The gables are embellished with fine bas-reliefs from the hand of Artus Quellin ; the anterior symbolising the city by a maiden seated, holding in her right hand a shield, and in her left a rod. Nymphs surround her, some offering garlands and some pouring at her feet fruits from the ends of the earth. Neptune is also represented, and his tritons are blowing the shell and publishing abroad the renown of the city. The posterior exhibits a woman surrounded by all kinds of naval instruments and apparatus.
Personifications of the IJ and the Amstel sit at her feet, and the inhabitants of remote regions are offering the productions of their respective lands. On the apex of the posterior gable stands Atlas, bending beneath the weight of the globe. The interior has been injured as far as possible by attempting to adapt it to a royal residence furnished in the French style of the early part of this century. It still retains many signs of its original character and use. The decorations of the various rooms were adapted to the various civil functions to be there discharged.
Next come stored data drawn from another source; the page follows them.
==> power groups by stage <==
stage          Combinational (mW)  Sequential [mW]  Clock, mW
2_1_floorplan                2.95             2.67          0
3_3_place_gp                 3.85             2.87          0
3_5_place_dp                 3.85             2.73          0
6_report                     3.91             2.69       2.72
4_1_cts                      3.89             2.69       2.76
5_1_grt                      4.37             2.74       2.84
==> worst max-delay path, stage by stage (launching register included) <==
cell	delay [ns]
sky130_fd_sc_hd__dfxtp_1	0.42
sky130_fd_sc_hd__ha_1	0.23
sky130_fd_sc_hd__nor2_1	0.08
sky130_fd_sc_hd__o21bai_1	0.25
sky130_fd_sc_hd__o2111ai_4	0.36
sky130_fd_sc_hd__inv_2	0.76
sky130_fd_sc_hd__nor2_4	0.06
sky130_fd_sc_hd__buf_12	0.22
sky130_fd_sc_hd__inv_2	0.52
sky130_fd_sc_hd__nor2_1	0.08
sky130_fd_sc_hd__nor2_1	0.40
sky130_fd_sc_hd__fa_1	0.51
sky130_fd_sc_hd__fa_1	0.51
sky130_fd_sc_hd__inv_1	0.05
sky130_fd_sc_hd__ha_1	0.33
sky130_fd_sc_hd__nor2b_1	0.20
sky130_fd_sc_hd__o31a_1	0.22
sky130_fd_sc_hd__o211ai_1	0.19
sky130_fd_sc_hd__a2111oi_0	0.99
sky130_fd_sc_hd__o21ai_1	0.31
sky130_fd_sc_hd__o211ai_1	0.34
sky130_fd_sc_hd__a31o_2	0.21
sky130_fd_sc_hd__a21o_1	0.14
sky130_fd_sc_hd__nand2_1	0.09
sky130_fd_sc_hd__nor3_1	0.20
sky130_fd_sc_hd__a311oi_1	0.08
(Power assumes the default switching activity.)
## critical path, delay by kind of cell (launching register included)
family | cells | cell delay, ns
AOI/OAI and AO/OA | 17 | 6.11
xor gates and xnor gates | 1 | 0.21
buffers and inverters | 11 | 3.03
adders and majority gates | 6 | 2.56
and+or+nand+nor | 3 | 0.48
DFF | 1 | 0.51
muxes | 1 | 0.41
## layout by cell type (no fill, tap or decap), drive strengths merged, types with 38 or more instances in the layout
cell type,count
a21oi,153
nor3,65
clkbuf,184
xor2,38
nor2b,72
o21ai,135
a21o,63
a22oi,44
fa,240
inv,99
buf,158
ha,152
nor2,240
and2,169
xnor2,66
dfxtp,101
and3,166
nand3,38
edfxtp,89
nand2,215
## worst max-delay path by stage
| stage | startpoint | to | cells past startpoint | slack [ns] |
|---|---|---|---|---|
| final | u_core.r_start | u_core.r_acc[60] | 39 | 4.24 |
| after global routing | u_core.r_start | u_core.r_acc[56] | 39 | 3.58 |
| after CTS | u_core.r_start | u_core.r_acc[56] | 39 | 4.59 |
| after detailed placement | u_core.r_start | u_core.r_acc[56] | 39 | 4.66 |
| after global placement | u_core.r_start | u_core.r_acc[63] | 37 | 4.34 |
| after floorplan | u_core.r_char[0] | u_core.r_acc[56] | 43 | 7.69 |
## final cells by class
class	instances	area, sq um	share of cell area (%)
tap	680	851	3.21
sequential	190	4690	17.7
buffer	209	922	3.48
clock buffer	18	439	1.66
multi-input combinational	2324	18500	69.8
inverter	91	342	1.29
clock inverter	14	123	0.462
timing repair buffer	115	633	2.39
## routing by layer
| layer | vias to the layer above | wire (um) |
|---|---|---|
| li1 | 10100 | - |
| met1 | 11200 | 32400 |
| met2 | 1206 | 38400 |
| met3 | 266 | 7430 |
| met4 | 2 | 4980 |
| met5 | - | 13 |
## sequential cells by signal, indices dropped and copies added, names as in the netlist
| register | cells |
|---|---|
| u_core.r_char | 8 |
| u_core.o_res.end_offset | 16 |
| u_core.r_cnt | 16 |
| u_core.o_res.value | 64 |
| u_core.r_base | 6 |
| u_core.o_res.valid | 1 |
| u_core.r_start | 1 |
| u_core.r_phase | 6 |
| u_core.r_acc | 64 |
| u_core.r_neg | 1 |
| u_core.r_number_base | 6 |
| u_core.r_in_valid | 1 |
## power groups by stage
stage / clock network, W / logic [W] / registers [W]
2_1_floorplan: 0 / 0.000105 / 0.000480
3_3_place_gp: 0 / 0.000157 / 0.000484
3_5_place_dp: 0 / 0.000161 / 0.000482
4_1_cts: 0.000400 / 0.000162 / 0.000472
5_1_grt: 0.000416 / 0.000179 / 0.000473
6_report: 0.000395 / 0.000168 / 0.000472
File: src/hw/rtl/tlts_pkg.sv
// ----------------------------------------------------------------------------
// tlts_pkg
// Shared types and constants for the timed line table search core.
// ----------------------------------------------------------------------------
package tlts_pkg;

  localparam int DEF_TABLE_DEPTH = 1024;

  localparam int KIND_W   = 2;
  localparam int TS_W     = 32;
  localparam int STATUS_W = 2;
  localparam int ROW_W    = 10;
  localparam int COUNT_W  = 11;

  typedef enum logic [KIND_W-1:0] {
    KIND_APPEND = 2'd0,
    KIND_CLEAR  = 2'd1,
    KIND_LOOKUP = 2'd2,
    KIND_POLL   = 2'd3
  } kind_t;

  typedef enum logic [STATUS_W-1:0] {
    ST_OK    = 2'd0,
    ST_FULL  = 2'd1,
    ST_ORDER = 2'd2
  } status_t;

  // controller to datapath
  typedef struct packed {
    logic take;      // latch the incoming item
    logic append;    // append attempt
    logic clear;     // empty the table
    logic s1_init;   // upper bound search over [0, count)
    logic s1_step;
    logic ub_cap;    // upper bound found
    logic key_rd;    // read row ub-1
    logic key_cap;   // capture key, set up earliest-row search
    logic s2_step;
    logic arow_cap;  // active row found
    logic nxt_rd;    // read row ub
    logic nxt_cap;
    logic post;      // highlight bookkeeping
    logic load_out;  // move result into output register
  } cmd_t;

  // datapath to controller
  typedef struct packed {
    kind_t kind;
    logic  srch_done;
    logic  ub_zero;
    logic  ub_lt_count;
    logic  out_free;
  } sts_t;

endpackage

File: src/hw/rtl/tlts_ctrl.sv
// ----------------------------------------------------------------------------
// tlts_ctrl
// Sequencer for appends, clears and the two binary searches of a lookup or poll.
// ----------------------------------------------------------------------------
module tlts_ctrl (
  input  logic           clk,
  input  logic           rst,
  input  logic           in_valid,
  output logic           in_stall,
  input  tlts_pkg::sts_t sts,
  output tlts_pkg::cmd_t cmd
);
  import tlts_pkg::*;

  typedef enum logic [11:0] {
    S_IDLE     = 12'b000000000001,
    S_DECODE   = 12'b000000000010,
    S_S1_RD    = 12'b000000000100,
    S_S1_CMP   = 12'b000000001000,
    S_KEY_RD   = 12'b000000010000,
    S_KEY_CAP  = 12'b000000100000,
    S_S2_RD    = 12'b000001000000,
    S_S2_CMP   = 12'b000010000000,
    S_NXT_RD   = 12'b000100000000,
    S_NXT_CAP  = 12'b001000000000,
    S_POST     = 12'b010000000000,
    S_FIN      = 12'b100000000000
  } state_t;

  state_t state, state_next;

  always_ff @(posedge clk) begin
    if (rst) begin
      state <= S_IDLE;
    end else begin
      state <= state_next;
    end
  end

  assign in_stall = (state != S_IDLE);

  always_comb begin
    state_next = state;
    cmd        = '0;
    case (state)
      S_IDLE: begin
        if (in_valid) begin
          cmd.take   = 1'b1;
          state_next = S_DECODE;
        end
      end
      S_DECODE: begin
        if (sts.kind inside {KIND_LOOKUP, KIND_POLL}) begin
          cmd.s1_init = 1'b1;
          state_next  = S_S1_RD;
        end else begin
          cmd.append = (sts.kind == KIND_APPEND);
          cmd.clear  = (sts.kind == KIND_CLEAR);
          state_next = S_FIN;
        end
      end
      S_S1_RD: begin
        // read of the middle row is issued here, compared next cycle
        if (sts.srch_done) begin
          cmd.ub_cap = 1'b1;
          state_next = S_KEY_RD;
        end else begin
          state_next = S_S1_CMP;
        end
      end
      S_S1_CMP: begin
        cmd.s1_step = 1'b1;
        state_next  = S_S1_RD;
      end
      S_KEY_RD: begin
        if (sts.ub_zero) begin
          state_next = S_NXT_RD;
        end else begin
          cmd.key_rd = 1'b1;
          state_next = S_KEY_CAP;
        end
      end
      S_KEY_CAP: begin
        cmd.key_cap = 1'b1;
        state_next  = S_S2_RD;
      end
      S_S2_RD: begin
        if (sts.srch_done) begin
          cmd.arow_cap = 1'b1;
          state_next   = S_NXT_RD;
        end else begin
          state_next = S_S2_CMP;
        end
      end
      S_S2_CMP: begin
        cmd.s2_step = 1'b1;
        state_next  = S_S2_RD;
      end
      S_NXT_RD: begin
        if (sts.ub_lt_count) begin
          cmd.nxt_rd = 1'b1;
          state_next = S_NXT_CAP;
        end else begin
          state_next = S_POST;
        end
      end
      S_NXT_CAP: begin
        cmd.nxt_cap = 1'b1;
        state_next  = S_POST;
      end
      S_POST: begin
        cmd.post   = 1'b1;
        state_next = S_FIN;
      end
      S_FIN: begin
        if (sts.out_free) begin
          cmd.load_out = 1'b1;
          state_next   = S_IDLE;
        end
      end
      default: begin
        state_next = S_IDLE;
      end
    endcase
  end

endmodule
`config.mk`:
```
export PLATFORM = sky130hd
export DESIGN_NAME = aspbb_eval
export DESIGN_NICKNAME = d
export VERILOG_FILES = /design/src/rtl/abs_sum_prox_box_bisect_core_macros.svh /design/src/rtl/aspbb_pkg.sv /design/src/rtl/aspbb_eval.sv
export SDC_FILE = /design/constraint.sdc
export NUM_CORES = 2
export LEC_CHECK = 0
export BUFFER_PORTS_ARGS = -buffer_cell sky130_fd_sc_hd__buf_2
export CAP_MARGIN = 25
export CORE_ASPECT_RATIO = 0.7
export CORE_UTILIZATION = 35
export CTS_BUF_LIST = sky130_fd_sc_hd__clkbuf_16
export CTS_CLUSTER_DIAMETER = 30
export CTS_CLUSTER_SIZE = 8
export DETAILED_ROUTE_END_ITERATION = 10
export PLACE_DENSITY = 0.63
export SETUP_SLACK_MARGIN = 0.2
export SLEW_MARGIN = 10
export SYNTH_ARGS = -nofsm -noshare
export SYNTH_HDL_FRONTEND = slang
export SYNTH_SLANG_ARGS = --single-unit
```
`constraint.sdc`:
```
create_clock -name clock -period 10.6 [get_ports clock]
set_input_delay 3.18 -clock clock [delete_from_list [all_inputs] [get_ports clock]]
set_output_delay 3.18 -clock clock [all_outputs]
set_load 0.02 [all_outputs]
```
In the secretary's room, a figure of Silence, with finger on her lips, inculcates secrecy, and the figure of a dog watching his dead master, fidelity. In the room where bankruptcy business was attended to, a representation of Daedalus and Icarus conveyed an obvious lesson. The chief glory of the building is the superb Reception Room, 117 feet long, 57 feet wide, and 100 feet high, the roof being supported without any recourse to columns. The walls of this magnificent apartment are entirely lined with fine Italian marble, this feature alone presenting not only a very impressive appearance to the eye, but also conveying a wonderful sense of the power and wealth of a Republic that could so adorn the Town Hall of its chief municipality.
The centre of the marble floor is adorned by a representation, in copper, of the firmament. Above the entrance is a figure of Justice, with Ignorance and Quarrelsomeness at her feet; to the left Punishment, to the right a skeleton, and above Atlas supporting the globe. On the walls are flags and trophies captured from the Spaniards in the sixteenth century.
Truly this old burgomasters hall throws a flood of light over the past, and quickens our understanding of and appreciation for the men who could navigate the unknown seas of the world; who could wrest from Spain the supremacy both by sea and land; who could win back the soil of their native land from the ever-restless, ever-destructive ocean; and who could erect such noble buildings for the conduct of their official duties and responsibilities. Almost contemporary with the mighty development of Amsterdam's commercial greatness, this splendid building has for three centuries and a half looked upon the busy seething life of the Dam.